Polish journalist (born 1953))

Piotr Pacewicz (born 1 January 1953) is a Polish journalist.

== Biography ==
He graduated from the Faculty of Psychology at the University of Warsaw. He used pseudonymus: Fel, Felek, Feliks Felicki, FF. He lectured on social psychology at the Technical University in West Berlin. From 1980 to 1989, he was an assistant professor at the Institute of Psychology of the Polish Academy of Sciences.

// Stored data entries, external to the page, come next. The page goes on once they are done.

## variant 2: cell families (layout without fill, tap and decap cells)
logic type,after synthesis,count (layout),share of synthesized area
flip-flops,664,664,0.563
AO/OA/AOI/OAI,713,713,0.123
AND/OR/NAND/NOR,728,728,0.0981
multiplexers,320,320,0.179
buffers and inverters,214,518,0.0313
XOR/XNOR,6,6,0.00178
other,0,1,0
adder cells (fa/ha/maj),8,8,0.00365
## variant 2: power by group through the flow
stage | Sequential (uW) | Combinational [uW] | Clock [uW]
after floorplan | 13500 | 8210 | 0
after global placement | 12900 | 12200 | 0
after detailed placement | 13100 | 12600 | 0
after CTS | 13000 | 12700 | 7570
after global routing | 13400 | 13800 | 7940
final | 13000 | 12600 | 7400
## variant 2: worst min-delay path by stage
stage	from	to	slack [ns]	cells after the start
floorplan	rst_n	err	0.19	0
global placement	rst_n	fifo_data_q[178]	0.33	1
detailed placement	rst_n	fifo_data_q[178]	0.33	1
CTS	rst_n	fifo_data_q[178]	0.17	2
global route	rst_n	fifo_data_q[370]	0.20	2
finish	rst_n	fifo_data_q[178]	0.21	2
## src/rtl/counter_modn_updown_multi.sv

```systemverilog
// Multi-digit modulo-N up/down counter.
// DIGITS cascaded digits, each counting modulo MODULUS. Supports synchronous
// load with per-digit clamping, wrap or saturate at the ends, a combinational
// terminal-count flag and registered carry/load-error pulses.
module counter_modn_updown_multi #(
  parameter int MODULUS = 10,
  parameter int DIGITS  = 2,
  localparam int DW     = $clog2(MODULUS)
) (
  input  logic                 CLK,
  input  logic                 RESET_0,
  input  logic                 COUNTER_ACTIVE,
  input  logic                 UP_DOWN,
  input  logic                 LOAD,
  input  logic                 SATURATE,
  input  logic [DIGITS*DW-1:0] DATA_IN,
  output logic [DIGITS*DW-1:0] DATA_OUT,
  output logic                 TERMINAL_COUNT,
  output logic                 CARRY_OUT,
  output logic                 LOAD_ERROR
);

  // Largest legal digit value; arithmetic compares against it explicitly so
  // non-power-of-two bases never produce unused codes.
  localparam logic [DW-1:0] MAX_DIGIT = DW'(MODULUS - 1);

  logic [DIGITS*DW-1:0] count_q, count_d;
  logic                 carry_q, carry_d;
  logic                 load_error_q, load_error_d;
  logic                 all_max, all_zero;

  // Next-state computation: load (with clamp) beats counting, which beats hold.
  always_comb begin : next_state
    logic          chain;
    logic [DW-1:0] digit;
    // NOTE: every variable gets a default before any branch so no path leaves
    // it unassigned; otherwise synthesis infers a latch.
    count_d      = count_q;
    carry_d      = 1'b0;
    load_error_d = 1'b0;
    chain        = 1'b1;
    digit        = '0;

    if (LOAD) begin
      for (int i = 0; i < DIGITS; i++) begin
        digit = DATA_IN[i*DW +: DW];
        if (int'(digit) > MODULUS - 1) begin
          digit        = MAX_DIGIT;
          load_error_d = 1'b1;
        end
        count_d[i*DW +: DW] = digit;
      end
    end else if (COUNTER_ACTIVE) begin
      // Ripple carry/borrow through all digits within one cycle; chain stays
      // high while every lower digit rolled over.
      for (int i = 0; i < DIGITS; i++) begin
        digit = count_q[i*DW +: DW];
        if (chain) begin
          if (UP_DOWN) begin
            if (digit == MAX_DIGIT) begin
              digit = '0;
            end else begin
              digit = digit + DW'(1);
              chain = 1'b0;
            end
          end else begin
            if (digit == '0) begin
              digit = MAX_DIGIT;
            end else begin
              digit = digit - DW'(1);
              chain = 1'b0;
            end
          end
        end
        count_d[i*DW +: DW] = digit;
      end
      // chain still high means the whole counter rolled over.
      if (chain) begin
        if (SATURATE) begin
          count_d = count_q;
        end else begin
          carry_d = 1'b1;
        end
      end
    end
  end

  // Terminal-count detection from the current state.
  always_comb begin : terminal_detect
    all_max  = 1'b1;
    all_zero = 1'b1;
    for (int i = 0; i < DIGITS; i++) begin
      if (count_q[i*DW +: DW] != MAX_DIGIT) all_max  = 1'b0;
      if (count_q[i*DW +: DW] != '0)        all_zero = 1'b0;
    end
  end

  assign TERMINAL_COUNT = UP_DOWN ? all_max : all_zero;

  // State and pulse registers; reset clears everything immediately.
  always_ff @(posedge CLK or negedge RESET_0) begin
    if (!RESET_0) begin
      count_q      <= '0;
      carry_q      <= 1'b0;
      load_error_q <= 1'b0;
    end else begin
      // NOTE: non-blocking assignments so all registers update from the same
      // pre-edge values, avoiding ordering-dependent simulation results.
      count_q      <= count_d;
      carry_q      <= carry_d;
      load_error_q <= load_error_d;
    end
  end

  assign DATA_OUT   = count_q;
  assign CARRY_OUT  = carry_q;
  assign LOAD_ERROR = load_error_q;

endmodule
```
<file path="config.mk">
export PLATFORM = sky130hd
export DESIGN_NAME = center_derivative_stream
export DESIGN_NICKNAME = d
export VERILOG_FILES = /design/src/rtl/center_derivative_pkg.sv /design/src/rtl/center_derivative_stream_delay.sv /design/src/rtl/center_derivative_stream.sv
export SDC_FILE = /design/constraint.sdc
export NUM_CORES = 1
export LEC_CHECK = 0
export CORE_ASPECT_RATIO = 0.75
export CORE_MARGIN = 3
export CORE_UTILIZATION = 45
export CTS_CLUSTER_DIAMETER = 100
export DETAILED_ROUTE_END_ITERATION = 10
export PLACE_DENSITY = 0.79
export RECOVER_POWER = 50
export SYNTH_ARGS = -nofsm -noshare
export SYNTH_HDL_FRONTEND = slang
export SYNTH_HIERARCHICAL = 1
export SYNTH_SLANG_ARGS = --single-unit
</file>
<file path="constraint.sdc">
create_clock -name clk -period 1.99 [get_ports clk]
set_clock_uncertainty 0.05 [all_clocks]
set_input_delay 0.398 -clock clk [delete_from_list [all_inputs] [get_ports clk]]
set_output_delay 0.398 -clock clk [all_outputs]
set_load 0.03 [all_outputs]
</file>
## src/rtl/hamming_cw_deserializer.sv

```systemverilog
// Bit-serial to parallel codeword collector with a one-entry valid/ready output buffer.
// Frames start on sof; a long inter-bit gap or a fresh sof mid-frame aborts the partial frame.
module hamming_cw_deserializer #(
  parameter int unsigned CW_WIDTH  = 8,
  parameter int unsigned TIMEOUT   = 255,
  parameter int unsigned CNT_WIDTH = 8
) (
  input  logic                 clk,
  input  logic                 rst,
  input  logic                 bit_in,
  input  logic                 bit_valid,
  input  logic                 sof,
  input  logic                 clr_stats,
  output logic [CW_WIDTH-1:0]  cw_data,
  output logic                 cw_valid,
  input  logic                 cw_ready,
  output logic                 busy,
  output logic                 overrun,
  output logic [CNT_WIDTH-1:0] frame_err_cnt,
  output logic [CNT_WIDTH-1:0] drop_cnt
);

  localparam int unsigned IDX_W = $clog2(CW_WIDTH);
  localparam int unsigned TMR_W = $clog2(TIMEOUT + 1);

  localparam logic [0:0] IDLE  = 1'b0;
  localparam logic [0:0] SHIFT = 1'b1;

  localparam logic [IDX_W-1:0]     LAST_IDX = IDX_W'(CW_WIDTH - 1);
  localparam logic [TMR_W-1:0]     TMR_LAST = TMR_W'(TIMEOUT - 1);
  localparam logic [CNT_WIDTH-1:0] CNT_MAX  = '1;

  logic [0:0]           state_q, state_d;
  logic [CW_WIDTH-1:0]  shift_q, shift_d;
  logic [IDX_W-1:0]     idx_q, idx_d;
  logic [TMR_W-1:0]     timer_q, timer_d;
  logic                 complete, abort;
  logic [CW_WIDTH-1:0]  done_word;

  logic [CW_WIDTH-1:0]  cw_data_q;
  logic                 cw_valid_q;
  logic                 overrun_q;
  logic [CNT_WIDTH-1:0] ferr_q, drop_q;
  logic                 load, drop;

  always_comb begin
    state_d   = state_q;
    shift_d   = shift_q;
    idx_d     = idx_q;
    timer_d   = timer_q;
    complete  = 1'b0;
    abort     = 1'b0;
    done_word = shift_q;
    case (state_q)
      IDLE: begin
        if (bit_valid && sof) begin
          shift_d    = '0;
          shift_d[0] = bit_in;
          idx_d      = IDX_W'(1);
          timer_d    = '0;
          state_d    = SHIFT;
        end
      end
      SHIFT: begin
        if (bit_valid && sof) begin
          // Restart on the new sof bit; the old partial frame counts as an error.
          abort      = 1'b1;
          shift_d    = '0;
          shift_d[0] = bit_in;
          idx_d      = IDX_W'(1);
          timer_d    = '0;
        end else if (bit_valid) begin
          shift_d[idx_q] = bit_in;
          idx_d          = idx_q + IDX_W'(1);
          timer_d        = '0;
          if (idx_q == LAST_IDX) begin
            complete  = 1'b1;
            done_word = shift_d;
            shift_d   = '0;
            idx_d     = '0;
            state_d   = IDLE;
          end
        end else if (timer_q == TMR_LAST) begin
          abort   = 1'b1;
          shift_d = '0;
          idx_d   = '0;
          timer_d = '0;
          state_d = IDLE;
        end else begin
          timer_d = timer_q + TMR_W'(1);
        end
      end
      default: state_d = IDLE;
    endcase
  end

  assign load = complete && (!cw_valid_q || cw_ready);
  assign drop = complete && cw_valid_q && !cw_ready;

  always_ff @(posedge clk or posedge rst) begin
    if (rst) begin
      state_q <= IDLE;
      shift_q <= '0;
      idx_q   <= '0;
      timer_q <= '0;
    end else begin
      state_q <= state_d;
      shift_q <= shift_d;
      idx_q   <= idx_d;
      timer_q <= timer_d;
    end
  end

  always_ff @(posedge clk or posedge rst) begin
    if (rst) begin
      cw_data_q  <= '0;
      cw_valid_q <= 1'b0;
    end else if (load) begin
      cw_data_q  <= done_word;
      cw_valid_q <= 1'b1;
    end else if (cw_valid_q && cw_ready) begin
      cw_valid_q <= 1'b0;
    end
  end

  // Clear takes priority over any same-cycle increment.
  always_ff @(posedge clk or posedge rst) begin
    if (rst) begin
      overrun_q <= 1'b0;
      ferr_q    <= '0;
      drop_q    <= '0;
    end else if (clr_stats) begin
      overrun_q <= 1'b0;
      ferr_q    <= '0;
      drop_q    <= '0;
    end else begin
      if (abort && ferr_q != CNT_MAX) ferr_q <= ferr_q + CNT_WIDTH'(1);
      if (drop) begin
        overrun_q <= 1'b1;
        if (drop_q != CNT_MAX) drop_q <= drop_q + CNT_WIDTH'(1);
      end
    end
  end

  assign cw_data       = cw_data_q;
  assign cw_valid      = cw_valid_q;
  assign busy          = (state_q == SHIFT);
  assign overrun       = overrun_q;
  assign frame_err_cnt = ferr_q;
  assign drop_cnt      = drop_q;

endmodule

```

## config.mk

```make
export PLATFORM = sky130hd
export DESIGN_NAME = hamming_cw_deserializer
export DESIGN_NICKNAME = d
export VERILOG_FILES = /design/src/rtl/hamming_cw_deserializer.sv
export SDC_FILE = /design/constraint.sdc
export NUM_CORES = 1
export LEC_CHECK = 0
export CAP_MARGIN = 5
export CORE_MARGIN = 5
export CORE_UTILIZATION = 50
export DETAILED_ROUTE_END_ITERATION = 6
export PLACE_DENSITY_LB_ADDON = 0.25
export SLEW_MARGIN = 20
export SYNTH_ARGS = -nofsm -noshare
export SYNTH_HDL_FRONTEND = slang
export SYNTH_SLANG_ARGS = --single-unit
```

## constraint.sdc

```tcl
create_clock -name clk -period 5.7 [get_ports clk]
set_clock_uncertainty 0.05 [all_clocks]
set_input_delay 0.57 -clock clk [delete_from_list [all_inputs] [get_ports clk]]
set_output_delay 0.57 -clock clk [all_outputs]
set_load 0.01 [all_outputs]
```

==> results by group, run 1 <==
Run status
  – Status: complete, no violations

STA
  – RSZ-0062 raised after global routing: no
  – Slew headroom: 0.356
  – Accumulated negative setup slack: 0 ns
  – Final Hold Fails: 0
  – Slew Viols, Final: 0
  – Worst-margin pin slew: 0.960 ns
  – Period utilisation layout: 0.412
  – WHS: 0.428 ns
  – Max Freq: around 430 MHz
  – Final Setup Violations: 0
  – Fin crit period: 2.35 ns

Worst hold path
  – Min-Delay Path Depth: 2
  – Worst hold endpoint: cw_data[4]
  – Type of the worst min-delay path: flip-flop to flip-flop
  – Hold path start: cw_data[4]

GRT
  – All-layer global routing usage: 0.155
  – First-pass GRT wire length: ~7.6 mm
  – Global route total overflow: 0
  – Largest net degree at the start of global routing: 47
  – Vias in the first global route: 1683
  – Initial antenna violation count: 0

Logic synthesis
  – Simple-gate share of the synthesized area: 0.209
  – Xor/xnor share of the synthesized area: 0.0148
  – Synth Area in Adders: 0.0316
  – Most common cell in the synthesized netlist: dfrtp_1
  – Multiplexer share of the synthesized area: 0.0611
  – Avg Inst Size Synth: 9.85 sq um
  – Post-synth EDFFs: 0
  – Asr flop ratio synth: 1.00
  – Synth cell types: 47
  – Cell taking the most area after synthesis: dfrtp_1
  – Ys flop type: dfrtp_1
  – Register area share after synthesis: 0.485
  – Synth top area share: 0.485
  – Most frequent cells after synthesis: dfrtp_1, nand2_1, o21ai_0
  – Synthesized flop and latch total: 46
  – Gate Count Post-Synth: 241
  – Compound-cell area share of the yosys netlist: 0.164
  – Syn Std Cell Area: 0.00237 sq mm
  – Post-synthesis net count: 254
  – Dominant cells by area after synthesis: dfrtp_1, nand2_1, mux2i_1
  – Synthesis Warnings: 0
  – Largest family of logic cells by synthesized area: simple AND/OR/NAND/NOR gates

Pwr
  – Peak VDD IR: between 0.1 and 0.15 mV
  – Lkg Pwr: 1.19 nW
  – PwrDens: between 200 and 250 mW/mm^2

Floorplan
  – Die Ht: 78.9 microns
  – Die X-Extent: a little under 80 microns
  – Die area: 0.00623 sq mm
  – Row count: 25
  – Core box area: roughly 0.0047 sq mm
  – I/O pin total: 34
  – Initial Util: 0.509

Clocking
  – H-tree Lvls: 2
  – Clock Path Buffers: 2
  – Post-CTS setup buffers: 0
  – CTS Root Cell: clkbuf_8
  – CTS tree: built
  – CTS Sinks: 46
  – CTS clk-pin slew, worst paths: 0.08 ns
  – Post_cts resized: 0
  – Clk Latency, worst-skew pair: 0.30 ns
  – Hold-fix buffers, CTS: 0
  – Clock buffer count from CTS: 5

Setup path
  – Reg2reg setup slack: between 3 and 4 ns
  – Crit path max fanout: 11
  – Worst r2r dst: drop_cnt[3]
  – CP Class: flip-flop to flip-flop
  – CP required: 5.86 ns
  – CP endpoint kind: flip-flop
  – CP Data Arrival Time: 2.51 ns
  – R2r startpoint: idx_q[0]
  – Worst reg-to-reg path cell count: 6
  – CP Launch Type: flip-flop

Cells and area
  – Share of cells above drive strength 1: 0.0743
  – Area grow syn2layout: 17.9%
  – Nets@finish: 282
  – Diodes inserted: 0
  – Fill cells: 413

Place
  – # port buffers: 33
  – GP Congestion: 0.804
  – Detailed placement HPWL: just over 3 mm

Detailed routing
  – DR vias/cell: around 5.7
  – DRT Wirelength: 4.47 mm
  – Iter 0 DRT Violations: 101
  – DR WL/cell: 13.8 microns
  – Post-route ant nets: 0
  – First-pass iteration count of the detailed router: 4
  – Residual DRC: 0
  – Vias: 1848

Job
  – Maxcap violations: 0
layout make-up:
cell class              count  area [sq um]  area share
clock buffers               5          68.8      0.0246
clock inverters             2          10.0     0.00358
inverters                   6          22.5     0.00805
multi-input cells         176          1140       0.407
flip-flops and latches     46          1150       0.411
well taps                  54          67.6      0.0242
repair buffers             34           338       0.121
critical path, stage by stage (launching register included):
cell	delay, ns
dfrtp_1	0.55
ha_1	0.21
ha_1	0.25
and4b_1	0.37
o2111ai_1	0.29
or3_1	0.39
a21oi_1	0.16
placed cells by master, fill, tap and decap left out, drive strengths merged, types with 3 or more instances in the layout:
master / count
or3: 4
or2: 3
nand2b: 4
o2bb2ai: 7
a21oi: 11
inv: 5
nand2: 27
nand3: 8
a31oi: 5
nand4: 6
dfrtp: 46
clkinv: 3
clkdlybuf4s50: 33
ha: 6
or4: 4
nor2: 15
nor2b: 6
clkbuf: 5
o31ai: 4
mux2: 4
nor3: 3
mux2i: 10
o21ai: 18
flip-flops by register name, indices dropped and copies added (netlist names):
register       count
timer_q            8
overrun            1
idx_q              3
cw_data            8
drop_cnt           8
cw_valid           1
frame_err_cnt      8
busy               1
shift_q            8
layer usage:
metal	wire (microns)	global-route usage	vias up
li1	-	-	934
met1	2100	0.206	861
met2	2060	0.239	48
met3	243	0.0385	5
met4	65	0.0722	0
met5	0	0	-
through the flow:
step / power [mW] / cells / util / setup WS (ns) / instance area (sq um)
6_report: 0.649 / 323 / 0.600 / 3.35 / 2800
5_1_grt: 0.687 / 323 / 0.600 / 3.15 / 2800
4_1_cts: 0.658 / 323 / 0.600 / 3.36 / 2800
3_5_place_dp: 0.469 / 316 / 0.583 / 3.05 / 2720
3_3_place_gp: 0.467 / 316 / 0.583 / 2.92 / 2720
2_1_floorplan: 0.442 / 241 / - / 3.82 / 2370
worst max-delay path by stage:
stage | start | endpoint | slack (ns)
2_1_floorplan | timer_q[0] | timer_q[4] | 3.82
3_3_place_gp | bit_valid | idx_q[0] | 2.92
3_5_place_dp | bit_valid | drop_cnt[3] | 3.05
4_1_cts | idx_q[0] | drop_cnt[3] | 3.36
5_1_grt | idx_q[0] | drop_cnt[3] | 3.15
6_report | idx_q[0] | drop_cnt[3] | 3.35
where the power goes:
part	switching [mW]	total, mW	internal (mW)	leakage [nW]
Clock	0.104	0.187	0.0824	0.0438
Sequential	0.0288	0.373	0.344	0.631
Combinational	0.0464	0.0892	0.0428	0.518
Total	0.179	0.649	0.470	1.19
cells by family after synthesis:
family / after synthesis
compound gates: 58
xor+xnor: 4
fa+ha+maj: 6
buf+inv: 19
flops: 46
mux: 14
simple gates: 94
(Power assumes the default switching activity.)
### src/flat_wrapper.sv
// flat-port wrapper written by rule: the top's interface ports become plain ports
module instr_fetch_unit_flat 
#(
  parameter logic [15:0] RESET_VECTOR = 16'h0000

)
  (clock, reset_n, IRin, PCinc, PCHin, PCLin, PCHout, PCLout, IRout, bus_in, bus_out, bus_oe, bus_conflict, opcode, r1_sel, r2_sel, fetch_busy, ir_valid, fetch_err, mem_mem_addr, mem_mem_rd, mem_mem_data, mem_mem_ready);
  instr_fetch_unit_if mem_i ();
  input  logic clock;
  input  logic reset_n;
  input  logic IRin;
  input  logic PCinc;
  input  logic PCHin;
  input  logic PCLin;
  input  logic PCHout;
  input  logic PCLout;
  input  logic IRout;
  input  logic [7:0] bus_in;
  output logic [7:0] bus_out;
  output logic bus_oe;
  output logic bus_conflict;
  output logic [3:0] opcode;
  output logic [1:0] r1_sel;
  output logic [1:0] r2_sel;
  output logic fetch_busy;
  output logic ir_valid;
  output logic fetch_err;
  output wire logic [$bits(mem_i.mem_addr)-1:0] mem_mem_addr;
  output wire logic [$bits(mem_i.mem_rd)-1:0] mem_mem_rd;
  input wire logic [$bits(mem_i.mem_data)-1:0] mem_mem_data;
  input wire logic [$bits(mem_i.mem_ready)-1:0] mem_mem_ready;
  assign mem_mem_addr = mem_i.mem_addr;
  assign mem_mem_rd = mem_i.mem_rd;
  assign mem_i.mem_data = mem_mem_data;
  assign mem_i.mem_ready = mem_mem_ready;
  instr_fetch_unit #(.RESET_VECTOR(RESET_VECTOR)) u_core (.clock(clock), .reset_n(reset_n), .IRin(IRin), .PCinc(PCinc), .PCHin(PCHin), .PCLin(PCLin), .PCHout(PCHout), .PCLout(PCLout), .IRout(IRout), .bus_in(bus_in), .bus_out(bus_out), .bus_oe(bus_oe), .bus_conflict(bus_conflict), .mem(mem_i), .opcode(opcode), .r1_sel(r1_sel), .r2_sel(r2_sel), .fetch_busy(fetch_busy), .ir_valid(ir_valid), .fetch_err(fetch_err));
endmodule
### config.mk
export PLATFORM = sky130hd
export DESIGN_NAME = instr_fetch_unit_flat
export DESIGN_NICKNAME = d
export VERILOG_FILES = /design/src/rtl/instr_fetch_unit_if.sv /design/src/rtl/instr_fetch_unit.sv /design/src/flat_wrapper.sv
export SDC_FILE = /design/constraint.sdc
export NUM_CORES = 1
export LEC_CHECK = 0
export CAP_MARGIN = 10
export CORE_ASPECT_RATIO = 0.9
export CORE_MARGIN = 4
export CORE_UTILIZATION = 50
export DETAILED_ROUTE_END_ITERATION = 6
export PLACE_DENSITY = 0.84
export SLEW_MARGIN = 25
export SYNTH_ARGS = -nofsm -noshare
export SYNTH_HDL_FRONTEND = slang
export SYNTH_SLANG_ARGS = --single-unit
export TNS_END_PERCENT = 50
### constraint.sdc
create_clock -name clock -period 3.5 [get_ports clock]
set_input_delay 1.05 -clock clock [delete_from_list [all_inputs] [get_ports clock]]
set_output_delay 1.05 -clock clock [all_outputs]
set_load 0.01 [all_outputs]
File: config.mk
export PLATFORM = sky130hd
export DESIGN_NAME = bcd_mod_counter_display
export DESIGN_NICKNAME = d
export VERILOG_FILES = /design/src/rtl/bcd_mod_counter_display.sv
export SDC_FILE = /design/constraint.sdc
export NUM_CORES = 1
export LEC_CHECK = 0
export CORE_MARGIN = 2
export CORE_UTILIZATION = 45
export CTS_CLUSTER_DIAMETER = 100
export CTS_CLUSTER_SIZE = 16
export DETAILED_ROUTE_END_ITERATION = 10
export PLACE_DENSITY = 0.74
export SKIP_CTS_REPAIR_TIMING = 1
export SKIP_LAST_GASP = 1
export SYNTH_ARGS = -nofsm -noshare
export SYNTH_HDL_FRONTEND = slang
export SYNTH_SLANG_ARGS = --single-unit
File: constraint.sdc
create_clock -name clk -period 2.3 [get_ports clk]
set_clock_uncertainty 0.2 [all_clocks]
set_input_delay 0.46 -clock clk [delete_from_list [all_inputs] [get_ports clk]]
set_output_delay 0.46 -clock clk [all_outputs]
set_load 0.01 [all_outputs]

From 1982 to 1989 he was the editor of Tygodnik Mazowsze, in which he was also an archivist and author. In 1989 he took part in the Round Table talks on the side of the opposition; he served as secretary to the political roundtable led by Bronisław Geremek. Also in 1989 he was among founders of Gazeta Wyborcza. There, from 1995 to 2010 he was deputy editor-in-chief.

He has co-written the screenplay for a 2004 TV series Czwarta władza. In 2016 he co-founded OKO.press, and from 2016 to 2024 was its editor-in-chief.

His hobby is sports. At the website of Archiwum Osiatyńskiego, he was described as feminist and ally of LGBT. He is the father of Mateusz Pacewicz and Krzysztof Pacewicz.

== Books ==
- Pomiędzy myślą a rzeczywistością. Psychologiczna analiza rewolucji społecznej (1983)
- Pociąg osobowy. Rozmowy Piotra Pacewicza (2010)
- Zakazane miłości. Seksualność i inne tabu (2010; co-authored with Marta Konarzewska)

== Awards ==
- Hiacynt awarded by Fundacja Równości (2008)
- Knight's Cross of the Order of Polonia Restituta (2011)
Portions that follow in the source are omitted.